Mybatis Source Parsing (IV) - How does SqlSession implement database operations?

_If you use a database request operation as a comparison, the first three articles are preparing for the request, and the real operation is what this article will tell you.As with the title, the most central point of this article is that SqlSession implements source code resolution for database operations.By convention, however, I still have the following questions:

• 1. How was the SqlSession created?Does each database operation create a new SqlSession?(Many students might say that SqlSession was created through SqlSessionFactory.openSession(), but this answer is given a maximum of 5 points on a 10-point scale.)
• 2. The relationship between SqlSession and Transaction?In the same method, Mybatis requests the database multiple times. Do you want to create multiple SqlSessions?
• 3. How does SqlSession implement database operations?

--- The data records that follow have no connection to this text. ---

==> src/rtl/mxn_encoder_pkg.sv <==
// Shared types, constants and width helpers for the mxn encoder family.
package mxn_encoder_pkg;

  typedef enum logic {
    IDLE = 1'b0,
    BUSY = 1'b1
  } state_e;

  localparam int PRIO_LSB = 0;
  localparam int PRIO_MSB = 1;

  // Index width; never below one bit so narrow vectors still get a port.
  function automatic int IDX_W(input int dw);
    return (dw < 2) ? 1 : $clog2(dw);
  endfunction

  // Count width; must be able to hold dw itself (all-ones vector).
  function automatic int CNT_W(input int dw);
    return $clog2(dw + 1);
  endfunction

endpackage

==> src/rtl/mxn_seq_encoder_if.sv <==
// Request/beat bus between a vector source, the sequential encoder and an
// index consumer.
interface mxn_seq_encoder_if #(
  parameter int DATA_WIDTH = 16
) ();
  import mxn_encoder_pkg::*;

  localparam int IW = IDX_W(DATA_WIDTH);
  localparam int CW = CNT_W(DATA_WIDTH);

  logic                  s_valid;
  logic                  s_ready;
  logic [DATA_WIDTH-1:0] s_data;
  logic                  m_valid;
  logic                  m_ready;
  logic [IW-1:0]         m_index;
  logic                  m_last;
  logic                  m_empty;
  logic [CW-1:0]         m_count;

  // Encoder side: takes vectors in, hands index beats out.
  modport slave (
    input  s_valid, s_data, m_ready,
    output s_ready, m_valid, m_index, m_last, m_empty, m_count
  );

  // Environment side: supplies vectors and consumes beats.
  modport master (
    output s_valid, s_data, m_ready,
    input  s_ready, m_valid, m_index, m_last, m_empty, m_count
  );

endinterface

==> src/rtl/mxn_encoder.sv <==
// Combinational priority encoder: index of the lowest or highest set bit.
// index_out is 0 and valid_out is 0 for an all-zero input.
module mxn_encoder
  import mxn_encoder_pkg::*;
#(
  parameter int DATA_WIDTH    = 16,
  parameter int PRIORITY_TYPE = PRIO_LSB
) (
  input  logic [DATA_WIDTH-1:0]        data_in,
  output logic [IDX_W(DATA_WIDTH)-1:0] index_out,
  output logic                         valid_out
);

  localparam int IW = IDX_W(DATA_WIDTH);

  // Scan so that the winning bit is the last one assigned.
  always_comb begin
    index_out = '0;
    valid_out = |data_in;
    if (PRIORITY_TYPE == PRIO_MSB) begin
      for (int i = 0; i < DATA_WIDTH; i++) begin
        if (data_in[i]) index_out = IW'(i);
      end
    end else begin
      for (int i = DATA_WIDTH - 1; i >= 0; i--) begin
        if (data_in[i]) index_out = IW'(i);
      end
    end
  end

endmodule

==> src/rtl/mxn_seq_encoder.sv <==
// Multi-hit encoder: captures a request vector and emits the index of each
// set bit, one beat per cycle, lowest- or highest-first. An all-zero vector
// still produces one beat flagged m_empty.
module mxn_seq_encoder
  import mxn_encoder_pkg::*;
#(
  parameter int DATA_WIDTH    = 16,
  parameter int PRIORITY_TYPE = PRIO_LSB
) (
  input  logic               clk,
  input  logic               rst,
  mxn_seq_encoder_if.slave   bus
);

  localparam int IW = IDX_W(DATA_WIDTH);
  localparam int CW = CNT_W(DATA_WIDTH);

  state_e                state_q, state_d;
  logic [DATA_WIDTH-1:0] pend_q, pend_d;
  logic [CW-1:0]         count_q, count_d;
  logic                  empty_q, empty_d;

  logic [IW-1:0]         enc_idx;
  logic                  enc_valid;
  logic                  busy;
  logic                  last_beat;
  logic                  s_ready;

  function automatic logic [CW-1:0] popcount(input logic [DATA_WIDTH-1:0] v);
    logic [CW-1:0] c;
    c = '0;
    for (int i = 0; i < DATA_WIDTH; i++) c = c + CW'(v[i]);
    return c;
  endfunction

  function automatic logic at_most_one(input logic [DATA_WIDTH-1:0] v);
    return (v & (v - DATA_WIDTH'(1))) == '0;
  endfunction

  mxn_encoder #(
    .DATA_WIDTH   (DATA_WIDTH),
    .PRIORITY_TYPE(PRIORITY_TYPE)
  ) u_enc (
    .data_in  (pend_q),
    .index_out(enc_idx),
    .valid_out(enc_valid)
  );

  assign busy      = (state_q == BUSY);
  assign last_beat = at_most_one(pend_q);

  // Next-state: capture on accept, retire one bit per transferred beat.
  // The last beat frees the slot in the same cycle so a waiting vector
  // is taken without a bubble.
  always_comb begin
    state_d = state_q;
    pend_d  = pend_q;
    count_d = count_q;
    empty_d = empty_q;
    s_ready = 1'b0;
    case (state_q)
      IDLE: begin
        s_ready = 1'b1;
        if (bus.s_valid) begin
          pend_d  = bus.s_data;
          count_d = popcount(bus.s_data);
          empty_d = (bus.s_data == '0);
          state_d = BUSY;
        end
      end
      BUSY: begin
        if (bus.m_ready) begin
          if (!last_beat) begin
            if (enc_valid) pend_d[enc_idx] = 1'b0;
          end else begin
            s_ready = 1'b1;
            pend_d  = '0;
            if (bus.s_valid) begin
              pend_d  = bus.s_data;
              count_d = popcount(bus.s_data);
              empty_d = (bus.s_data == '0);
            end else begin
              state_d = IDLE;
            end
          end
        end
      end
      default: state_d = IDLE;
    endcase
    // Refuse input while reset is asserted.
    if (rst) s_ready = 1'b0;
  end

  // State and captured-vector registers.
  always_ff @(posedge clk or posedge rst) begin
    if (rst) begin
      state_q <= IDLE;
      pend_q  <= '0;
      count_q <= '0;
      empty_q <= 1'b0;
    end else begin
      state_q <= state_d;
      pend_q  <= pend_d;
      count_q <= count_d;
      empty_q <= empty_d;
    end
  end

  // Outputs come only from registers (plus m_ready for s_ready).
  assign bus.s_ready = s_ready;
  assign bus.m_valid = busy;
  assign bus.m_index = enc_idx;
  assign bus.m_last  = busy & last_beat;
  assign bus.m_empty = empty_q;
  assign bus.m_count = count_q;

endmodule
==> src/flat_wrapper.sv <==
// flat-port wrapper written by rule: the top's interface ports become plain ports
module mxn_seq_encoder_flat import mxn_encoder_pkg::*;
#(
  parameter int DATA_WIDTH    = 16,
  parameter int PRIORITY_TYPE = PRIO_LSB
)
  (clk, rst, bus_s_valid, bus_s_data, bus_m_ready, bus_s_ready, bus_m_valid, bus_m_index, bus_m_last, bus_m_empty, bus_m_count);
  mxn_seq_encoder_if #(.DATA_WIDTH(DATA_WIDTH)) bus_i ();
  input  logic clk;
  input  logic rst;
  input wire logic [$bits(bus_i.s_valid)-1:0] bus_s_valid;
  input wire logic [$bits(bus_i.s_data)-1:0] bus_s_data;
  input wire logic [$bits(bus_i.m_ready)-1:0] bus_m_ready;
  output wire logic [$bits(bus_i.s_ready)-1:0] bus_s_ready;
  output wire logic [$bits(bus_i.m_valid)-1:0] bus_m_valid;
  output wire logic [$bits(bus_i.m_index)-1:0] bus_m_index;
  output wire logic [$bits(bus_i.m_last)-1:0] bus_m_last;
  output wire logic [$bits(bus_i.m_empty)-1:0] bus_m_empty;
  output wire logic [$bits(bus_i.m_count)-1:0] bus_m_count;
  assign bus_i.s_valid = bus_s_valid;
  assign bus_i.s_data = bus_s_data;
  assign bus_i.m_ready = bus_m_ready;
  assign bus_s_ready = bus_i.s_ready;
  assign bus_m_valid = bus_i.m_valid;
  assign bus_m_index = bus_i.m_index;
  assign bus_m_last = bus_i.m_last;
  assign bus_m_empty = bus_i.m_empty;
  assign bus_m_count = bus_i.m_count;
  mxn_seq_encoder #(.DATA_WIDTH(DATA_WIDTH), .PRIORITY_TYPE(PRIORITY_TYPE)) u_core (.clk(clk), .rst(rst), .bus(bus_i));
endmodule
==> config.mk <==
export PLATFORM = sky130hd
export DESIGN_NAME = mxn_seq_encoder_flat
export DESIGN_NICKNAME = d
export VERILOG_FILES = /design/src/rtl/mxn_encoder_pkg.sv /design/src/rtl/mxn_seq_encoder_if.sv /design/src/rtl/mxn_encoder.sv /design/src/rtl/mxn_seq_encoder.sv /design/src/flat_wrapper.sv
export SDC_FILE = /design/constraint.sdc
export NUM_CORES = 1
export LEC_CHECK = 0
export CAP_MARGIN = 15
export CORE_MARGIN = 4
export CORE_UTILIZATION = 58
export DETAILED_ROUTE_END_ITERATION = 12
export PLACE_DENSITY = 0.95
export SLEW_MARGIN = 20
export SYNTH_ARGS = -nofsm -noshare
export SYNTH_HDL_FRONTEND = slang
export SYNTH_HIERARCHICAL = 1
export SYNTH_SLANG_ARGS = --single-unit
==> constraint.sdc <==
create_clock -name clk -period 4.8 [get_ports clk]
set_input_delay 0.96 -clock clk [delete_from_list [all_inputs] [get_ports clk]]
set_output_delay 0.96 -clock clk [all_outputs]
set_load 0.05 [all_outputs]
==> results by group <==
Setup path
  • End of the worst register-to-register path: u_core/bus.m_count[3]$_DFFE_PP0P_
  • R2r worst-path depth: 6
  • Data arrival time of the critical path: approximately 4700 ps
  • RR Startpoint: u_core/pend_q[2]$_DFFE_PP0P_
  • Crit Path Class: primary input to flop
  • Critical Path Start Type: primary input
  • Worst R2R Setup Slack: ~1600 ps
  • Max Fanout on Critical Path: 3
  • Worst setup EP type: flop
  • Worst EP required: between 5000 and 6000 ps

Global routing
  • Gr usage total: between 20 and 30%
  • Total grt overflow: 0
  • Largest net degree at the start of global routing: 24
  • Initial antenna violation count: 0
  • First-pass GRT wire length: roughly 8700 µm
  • Vias in the first global route: around 1900

Clock network
  • TritonCTS Buffers: 3
  • Post-CTS setup buffers: 0
  • Clock Path Buffers: 2
  • Htree depth: 1
  • TritonCTS Sinks: 23
  • Clock latency on the worst-skew pair: around 320 ps
  • Root Driver: clkbuf_4
  • Reg clk slew, reported paths: about 130 ps
  • CTS tree: built

Pwr
  • Power Density: between 700 and 800 mW/mm²
  • Total Power: approximately 1.8 mW
  • Leakage: 1.057 nW
  • Highest ir drop seen on vdd: approximately 0.36 mV

Route
  • Antenna viol nets, final: 0
  • DRC: 0
  • Vias: roughly 1900
  • DR vias/cell: between 6 and 7
  • First drt pass iteration count: 5
  • DRT iter0 DRCs: ~140
  • Avg WL per Cell: between 15 and 20 µm
  • Routed WL: 5322 µm

Cells and area
  • Fill cells: approximately 240
  • Layout Cells excl Fill: roughly 300
  • Layout cells sized above 1: a little under 9%
  • Synth-to-Final Area Change: 19.67%
  • Final nets: between 200 and 300
  • Post-route cell area: around 0.0024 mm²
  • Final Core Density: between 70% and 80%
  • Antenna fix cells: 0

Timing
  • Worst relative slew slack: between 40% and 50%
  • Clk_skew: about 11 ps
  • Worst setup margin: 304.8 ps
  • Unrepaired setup endpoints after global routing: false
  • TNS Setup: 0 ps
  • Fmax: ~220 MHz
  • Slew Limit Fails: 0
  • Final Setup Violations: 0
  • Hold slack: about 530 ps
  • Tmin final: 4495 ps
  • Hold Violations, Final: 0
  • Worst slew pin tran: ~900 ps
  • Period utilization: ~94%

Logic synthesis
  • Post-synth top cells: inv_1 (34), dfrtp_1 (23), nor2_1 (18), nand2_1 (11), o21ai_0 (11)
  • Sequential area share after synthesis: just under 30%
  • Synth area leader: dfrtp_1
  • Area contributors post-synth: dfrtp_1 (29%), fa_1 (10%), inv_1 (6.4%), o2bb2ai_1 (4.4%), mux2i_1 (4.0%)
  • Mean post-synth cell area: around 9.4 µm²
  • Post-Syn Area: 0.001997 mm²
  • Netlist cell types: between 50 and 60
  • Share of the synthesized area in the top cell type: approximately 29%
  • Top-count cell post-synth: inv_1
  • FF+latch count, synth: 23
  • Synth async-reset ratio: 100.0%
  • Top_reg_cell synth: dfrtp_1
  • Ys Warns: 6
  • Syn Inst Count: between 200 and 250
  • EDFF count, synth: 0
  • Mapped Nets: 248

Worst hold path
  • Hold path cells: 2
  • Hold EP: u_core/bus.m_count[1]$_DFFE_PP0P_
  • Hold_sp: u_core/bus.m_count[1]$_DFFE_PP0P_
  • Min-delay worst type: flop to flop

Placed design
  • Gpl congestion: approximately 0.98
  • Placed Instance Area: between 0.002 and 0.0025 mm²
  • HPWL after detailed placement: around 4200 µm
  • Dpl ws: -26.01 ps
  • Placed cells: 288
  • I/O Buffers: 32

Die
  • Die ar.: 0.004446 mm²
  • IO Pins: 33
  • Core box area: approximately 0.0033 mm²
  • Die Span X: 66.68 µm
  • Die height: approximately 67 µm
  • Row cnt: 21
  • Initial core utilization: about 60%

Run
  • Total of max-cap violations: 0

Status
  • Status: complete, no violations
[how the worst max path moves through the flow]
| stage | start | to | cells after the start |
|---|---|---|---|
| 6_report | bus_s_data[11] | u_core/bus.m_count[3]$_DFFE_PP0P_ | 12 |
| 5_1_grt | bus_s_data[0] | u_core/bus.m_count[3]$_DFFE_PP0P_ | 12 |
| 4_1_cts | u_core/pend_q[2]$_DFFE_PP0P_ | bus_s_ready | 7 |
| 3_5_place_dp | bus_s_data[11] | u_core/bus.m_count[3]$_DFFE_PP0P_ | 12 |
| 3_3_place_gp | bus_s_data[0] | u_core/bus.m_count[2]$_DFFE_PP0P_ | 12 |
| 2_1_floorplan | bus_s_data[0] | u_core/bus.m_count[3]$_DFFE_PP0P_ | 11 |
[kinds of logic (layout without fill, tap and decap cells)]
logic type / Yosys count / count (layout) / synth area share [%]
xor+xnor: 2 / 2 / 0.8774
flops: 23 / 23 / 28.82
compound gates: 59 / 59 / 24.12
mux: 11 / 11 / 6.266
fa+ha+maj: 18 / 18 / 14.79
simple gates: 62 / 62 / 17.80
buf+inv: 37 / 71 / 7.330
[placed cells by master, fill, tap and decap left out, types with 8 or more instances in the layout]
cell and count:
nand2_1 11, fa_1 10, mux2i_1 8, o2bb2ai_1 10
nor2_1 18, inv_1 34, clkdlybuf4s50_1 31, dfrtp_1 23
o21ai_0 11
[report_power, final]
part | internal, mW | switching (mW)
clock | 0.0313 | 0.0614
combinational | 0.510 | 0.826
sequential | 0.272 | 0.130
[critical path: stages]
cell and delay (ps):
clkdlybuf4s50_1 530, inv_1 80, fa_1 600, fa_1 450
fa_1 420, fa_1 580, inv_1 60, ha_1 300
a21o_1 190, a21oi_1 200, xnor2_1 90, mux2_4 260
[per-layer routing]
layer | vias up | part of all wire, % | global-route usage, %
met3 | 25 | 6.5 | 4.216
met4 | 0 | 4.2 | 12.44
met1 | 904 | 40 | 31.50
li1 | 831 | - | -
met2 | 104 | 50 | 44.31
met5 | - | 0 | 0
[timing repair]
item | CTS | global route
resized for setup | 0 | 1
endpoints found under the setup margin | 0 | 1
hold buffers | 0 | 0
[state kept, by name (all words and copies together), names as in the netlist]
name	cells
u_core/bus.m_empty	1
u_core/pend_q	16
u_core/bus.m_valid	1
u_core/bus.m_count	5
[cell type report]
| type | instances | area [µm²] | area share (%) |
|---|---|---|---|
| Tap cell | 46 | 57.56 | 2.408 |
| Clock inverter | 1 | 5.005 | 0.2094 |
| Multi-Input combinational cell | 152 | 1275 | 53.35 |
| Timing Repair Buffer | 32 | 322.8 | 13.51 |
| Clock buffer | 3 | 22.52 | 0.9424 |
| Sequential cell | 23 | 575.6 | 24.08 |
| Inverter | 35 | 131.4 | 5.497 |
Power figures use the tool's default switching activity.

_The content of this chapter is to analyze around the above three issues, so take the problem to see the source code!

1. Creation of SqlSession

_When learning Mybatis, we often see that the SqlSession creation method is SqlSessionFactory.openSession(), so let's take this as a starting point, first look at the method source code of SqlSessionFactory.openSession() (note DefaultSqlSessionFactory), which calls the openSessionFromDataSource() method internally, so let's look inside this methodPart Source:

  private SqlSession openSessionFromDataSource(ExecutorType execType, TransactionIsolationLevel level, boolean autoCommit) {
    Transaction tx = null;
    try {
      final Environment environment = configuration.getEnvironment();
      // Created a TransactionFactory Transaction Factory (if you have a close look at the SqlSessionFactoryBean.buildSqlSessionFactory() process, you should see the SpringManagedTransactionFactory)
      final TransactionFactory transactionFactory = getTransactionFactoryFromEnvironment(environment);
      // Get a Transaction Transaction from TransactionFactory 
      tx = transactionFactory.newTransaction(environment.getDataSource(), level, autoCommit);
      // Get an Executor from execType (default is SIMPLE)
      final Executor executor = configuration.newExecutor(tx, execType);
      // A DefaultSqlSession object was returned
      return new DefaultSqlSession(configuration, executor, autoCommit);
    } catch (Exception e) {
      closeTransaction(tx); // may have fetched a connection so lets call close()
      throw ExceptionFactory.wrapException("Error opening session.  Cause: " + e, e);
    } finally {
      ErrorContext.instance().reset();
    }
  }
  

_There are three steps to create the entire SqlSession:

• 1. Obtain the TransactionFactory Transaction Factory object (if you have a close look at the SqlSessionFactoryBean.buildSqlSessionFactory() process, you should be able to see the SpringManagedTransactionFactory)
• 2. Obtain a Transaction through TransactionFactory
• 3. Get an Executor based on execType (default is SIMPLE)
• 4. Create and return a DefaultSqlSession object

_From the source code we know that every time a SqlSession (or DefaultSqlSession, to be exact) is created, a Transaction (SpringManagedTransaction in Mybatis-Spring) transaction object is generated.In other words:

• 1. A Transaction object is a one-to-one correspondence with a SqlSession object.
• 2. The same SqlSession no matter how many database operations it performs.As long as no close is performed, the entire operation is performed in the same Transaction.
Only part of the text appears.